DISB Consumer Guide: Flood Insurance

Flood Insurance Basics:

Water damage is broadly categorized as loss or harm to personal property and describes many possible losses that are a result of water intruding from a sudden and accidental discharge or overflow. Flooding occurs when an excess amount of rain water flows overland for a prolonged period. According to the National Flood Insurance Program (NFIP), all 50 states and the District have experienced floods or flash floods in the past five years. Even if you do not live in a flood prone area, minimal amounts of flooding can result in a financial disaster. It is important to note that roughly a third of all assistance for flooding goes to moderate- to low-risk areas. The NFIP states that one foot of water could cause $27,150 of damage to a 1,000-square-foot home.
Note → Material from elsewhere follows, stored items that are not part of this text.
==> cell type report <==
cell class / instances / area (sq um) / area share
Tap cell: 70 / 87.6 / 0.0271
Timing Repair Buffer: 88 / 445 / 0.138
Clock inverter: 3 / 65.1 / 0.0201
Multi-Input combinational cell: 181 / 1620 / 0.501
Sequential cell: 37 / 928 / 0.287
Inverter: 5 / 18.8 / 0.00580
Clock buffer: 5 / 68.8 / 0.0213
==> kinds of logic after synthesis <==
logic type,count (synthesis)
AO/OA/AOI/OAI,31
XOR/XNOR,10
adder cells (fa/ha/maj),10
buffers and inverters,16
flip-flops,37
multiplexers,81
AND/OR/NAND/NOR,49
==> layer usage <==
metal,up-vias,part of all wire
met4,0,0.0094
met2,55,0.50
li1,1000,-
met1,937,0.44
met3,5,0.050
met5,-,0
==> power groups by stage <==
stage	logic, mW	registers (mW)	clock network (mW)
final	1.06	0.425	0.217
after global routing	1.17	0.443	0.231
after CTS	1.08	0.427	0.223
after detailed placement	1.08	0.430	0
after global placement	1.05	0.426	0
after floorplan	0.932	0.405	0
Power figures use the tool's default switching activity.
### src/rtl/multicycle_control.sv
// multicycle_control: multi-cycle MIPS control FSM. Sequences fetch/decode/execute/memory/
// writeback for R-type, lw, sw, beq and j over a shared memory and ALU, with a mem_ready
// handshake, a per-access wait limit and sticky error flags.
//
// Optional feature macro: CTRL_RETIRE_CNT_EN (retired-instruction counter). When undefined,
// retired is tied to zero and no counter flops exist.
//
// Ports:
//   clk, rst_n            clock (rising edge), asynchronous active-low reset
//   opcode[5:0]           IR[31:26], stable from DECODE until the return to FETCH
//   zero                  ALU zero flag (branch condition)
//   mem_ready             shared memory completes the current access this cycle
//   mem_read, mem_write   memory strobes; iord selects PC (0) or ALUOut (1) address
//   ir_write, reg_write   IR load, register file write enable
//   reg_dst, mem_to_reg   write register select (rt/rd), write data select (ALUOut/MDR)
//   alu_src_a, alu_src_b  ALU operand selects; alu_op 00=add 01=sub 10=funct
//   pc_source, pc_en      PC source select and PC load enable
//   state[3:0]            current state encoding (debug)
//   illegal_op            sticky unknown-opcode flag
//   mem_timeout           sticky memory-wait-limit flag
//   retired[CNT_W-1:0]    retired-instruction count
module multicycle_control #(
   parameter int unsigned MEM_WAIT_MAX = 15,
   parameter int unsigned CNT_W        = 16
) (
   input  logic             clk,
   input  logic             rst_n,
   input  logic [5:0]       opcode,
   input  logic             zero,
   input  logic             mem_ready,
   output logic             mem_read,
   output logic             mem_write,
   output logic             iord,
   output logic             ir_write,
   output logic             reg_write,
   output logic             reg_dst,
   output logic             mem_to_reg,
   output logic             alu_src_a,
   output logic [1:0]       alu_src_b,
   output logic [1:0]       alu_op,
   output logic [1:0]       pc_source,
   output logic             pc_en,
   output logic [3:0]       state,
   output logic             illegal_op,
   output logic             mem_timeout,
   output logic [CNT_W-1:0] retired
);

   typedef enum logic [3:0] {
      StIdle    = 4'd0,
      StFetch   = 4'd1,
      StDecode  = 4'd2,
      StMemAddr = 4'd3,
      StMemRd   = 4'd4,
      StMemWb   = 4'd5,
      StMemWr   = 4'd6,
      StRExec   = 4'd7,
      StRWb     = 4'd8,
      StBranch  = 4'd9,
      StJump    = 4'd10
   } state_e;

   localparam logic [7:0] WaitMax = 8'(MEM_WAIT_MAX);

   state_e     r_state;
   state_e     w_next;
   logic [7:0] r_wait;
   logic [7:0] w_wait_next;
   logic       r_illegal;
   logic       r_timeout;
   logic       w_pc_write;
   logic       w_pc_write_cond;
   logic       w_set_illegal;
   logic       w_mem_state;
   logic       w_at_limit;
   logic       w_enter_wait;

   // States that wait on the shared memory handshake.
   assign w_mem_state = (r_state == StFetch) || (r_state == StMemRd) || (r_state == StMemWr);
   // Limit reached with no completion: abort. mem_ready on the limit cycle still succeeds.
   assign w_at_limit  = w_mem_state && !mem_ready && (r_wait == WaitMax);

   always_comb begin
      mem_read        = 1'b0;
      mem_write       = 1'b0;
      iord            = 1'b0;
      ir_write        = 1'b0;
      reg_write       = 1'b0;
      reg_dst         = 1'b0;
      mem_to_reg      = 1'b0;
      alu_src_a       = 1'b0;
      alu_src_b       = 2'b00;
      alu_op          = 2'b00;
      pc_source       = 2'b00;
      w_pc_write      = 1'b0;
      w_pc_write_cond = 1'b0;
      w_set_illegal   = 1'b0;
      w_next          = r_state;

      case (r_state)
         StIdle: w_next = StFetch;
         StFetch: begin
            mem_read  = 1'b1;
            alu_src_b = 2'b01;
            if (mem_ready) begin
               ir_write   = 1'b1;
               w_pc_write = 1'b1;
               w_next     = StDecode;
            end
         end
         StDecode: begin
            alu_src_b = 2'b11;
            case (opcode)
               6'd35, 6'd43: w_next = StMemAddr;
               6'd0:         w_next = StRExec;
               6'd4:         w_next = StBranch;
               6'd2:         w_next = StJump;
               default: begin
                  w_next        = StFetch;
                  w_set_illegal = 1'b1;
               end
            endcase
         end
         StMemAddr: begin
            alu_src_a = 1'b1;
            alu_src_b = 2'b10;
            w_next    = (opcode == 6'd35) ? StMemRd : StMemWr;
         end
         StMemRd: begin
            mem_read = 1'b1;
            iord     = 1'b1;
            if (mem_ready) w_next = StMemWb;
         end
         StMemWb: begin
            reg_write  = 1'b1;
            mem_to_reg = 1'b1;
            w_next     = StFetch;
         end
         StMemWr: begin
            mem_write = 1'b1;
            iord      = 1'b1;
            if (mem_ready) w_next = StFetch;
         end
         StRExec: begin
            alu_src_a = 1'b1;
            alu_op    = 2'b10;
            w_next    = StRWb;
         end
         StRWb: begin
            reg_write = 1'b1;
            reg_dst   = 1'b1;
            w_next    = StFetch;
         end
         StBranch: begin
            alu_src_a       = 1'b1;
            alu_op          = 2'b01;
            pc_source       = 2'b01;
            w_pc_write_cond = 1'b1;
            w_next          = StFetch;
         end
         StJump: begin
            pc_source  = 2'b10;
            w_pc_write = 1'b1;
            w_next     = StFetch;
         end
         default: w_next = StIdle;
      endcase

      if (w_at_limit) begin
         w_next     = StFetch;
         ir_write   = 1'b0;
         w_pc_write = 1'b0;
         reg_write  = 1'b0;
      end
   end

   // A timeout re-enters FETCH from FETCH; treat that as a fresh entry so the count restarts.
   assign w_enter_wait = ((w_next == StFetch) || (w_next == StMemRd) || (w_next == StMemWr)) &&
                         ((w_next != r_state) || w_at_limit);

   always_comb begin
      w_wait_next = r_wait;
      if (w_enter_wait) begin
         w_wait_next = 8'd0;
      end else if (w_mem_state && !mem_ready) begin
         w_wait_next = r_wait + 8'd1;
      end
   end

   always_ff @(posedge clk or negedge rst_n) begin
      if (!rst_n) begin
         r_state   <= StIdle;
         r_wait    <= 8'd0;
         r_illegal <= 1'b0;
         r_timeout <= 1'b0;
      end else begin
         r_state <= w_next;
         r_wait  <= w_wait_next;
         if (w_set_illegal) r_illegal <= 1'b1;
         if (w_at_limit)    r_timeout <= 1'b1;
      end
   end

   assign pc_en       = w_pc_write | (w_pc_write_cond & zero);
   assign state       = r_state;
   assign illegal_op  = r_illegal;
   assign mem_timeout = r_timeout;

`ifdef CTRL_RETIRE_CNT_EN
   logic             w_retire;
   logic [CNT_W-1:0] r_retired;

   // Only normal completions count; aborts (illegal opcode, timeout) never reach these arcs.
   assign w_retire = (w_next == StFetch) && !w_at_limit &&
                     ((r_state == StMemWb) || (r_state == StRWb) || (r_state == StBranch) ||
                      (r_state == StJump) || ((r_state == StMemWr) && mem_ready));

   always_ff @(posedge clk or negedge rst_n) begin
      if (!rst_n) begin
         r_retired <= '0;
      end else if (w_retire) begin
         r_retired <= r_retired + {{(CNT_W-1){1'b0}}, 1'b1};
      end
   end

   assign retired = r_retired;
`else
   assign retired = '0;
`endif

endmodule
$ cat config.mk
export PLATFORM = sky130hd
export DESIGN_NAME = mem_port_unit
export DESIGN_NICKNAME = d
export VERILOG_FILES = /design/src/rtl/mem_port_unit.sv
export SDC_FILE = /design/constraint.sdc
export NUM_CORES = 1
export LEC_CHECK = 0
export ABC_AREA = 1
export ABC_CLOCK_PERIOD_IN_PS = 1290
export CORE_MARGIN = 8
export CORE_UTILIZATION = 39
export DETAILED_ROUTE_END_ITERATION = 8
export HOLD_SLACK_MARGIN = 0.15
export PLACE_DENSITY_LB_ADDON = 0.08
export SETUP_SLACK_MARGIN = 0.2
export SLEW_MARGIN = 20
export SYNTH_ARGS = -nofsm -noshare
export SYNTH_HDL_FRONTEND = slang
export SYNTH_SLANG_ARGS = --single-unit
$ cat constraint.sdc
create_clock -name clk -period 1.29 [get_ports clk]
set_input_delay 0.258 -clock clk [delete_from_list [all_inputs] [get_ports clk]]
set_output_delay 0.258 -clock clk [all_outputs]
set_load 0.02 [all_outputs]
During periods of heavy rainfall, excess water from sewers or drains can overflow into your home or cause water to back up in basement areas. However, this is not considered a flood and is not covered by flood insurance. You must purchase additional coverage through your homeowner’s insurance policy that can help you repair water damage from overflowing drains and sewers and broken sump pumps.

Neither a standard homeowner’s insurance policy or a water backup and sump overflow coverage endorsement provide protection against flood loss. Flood insurance is available for homeowners, renters and businesses through the NFIP and can be purchased through an insurance agent or by contacting Flood insurance also will be available directly from some insurers.

Most condominium associations located in special flood hazard areas can purchase flood insurance that covers the structure of the buildings and common areas. The associations may purchase coverage on individual units in the names of the unit owners and/or the names of the associations. It is important to check the associations’ policies, issued by NFIP, to determine if coverage extends to the inside of residential units. For additional protection, you may want to consider a separate policy.

After a flood event, many people look to the Federal Emergency Management Agency (FEMA) for assistance. While FEMA provides individual assistance, it is not intended to cover your losses or rebuild your home. Typically, the average individual assistance from FEMA ranges from $4,000 to $7,500. However, a flood insurance policy can provide up to $250,000 for your home's structure and $100,000 for your personal property. Private flood insurers can provide higher limits.

There are several steps you can take to protect yourself from a flood. They include:

  • Raising the elevation on your home
  • Installing flood vents
  • Installing a water alarm that lets you know if water is accumulating in your basement
  • Developing an emergency plan
  • Cleaning debris from gutters and spouts
  • Using the United States Geological Survey Water Alert System to receive text messages when a stream in your area is rising to flood levels
  • Checking with your insurance agent or company to review your coverage and available options (regardless of whether you rent or own).

The Department of Insurance, Securities and Banking encourages all District residents to prepare for flooding by knowing your flood risk, preparing your homes and businesses and ensuring that you have sufficient insurance coverage.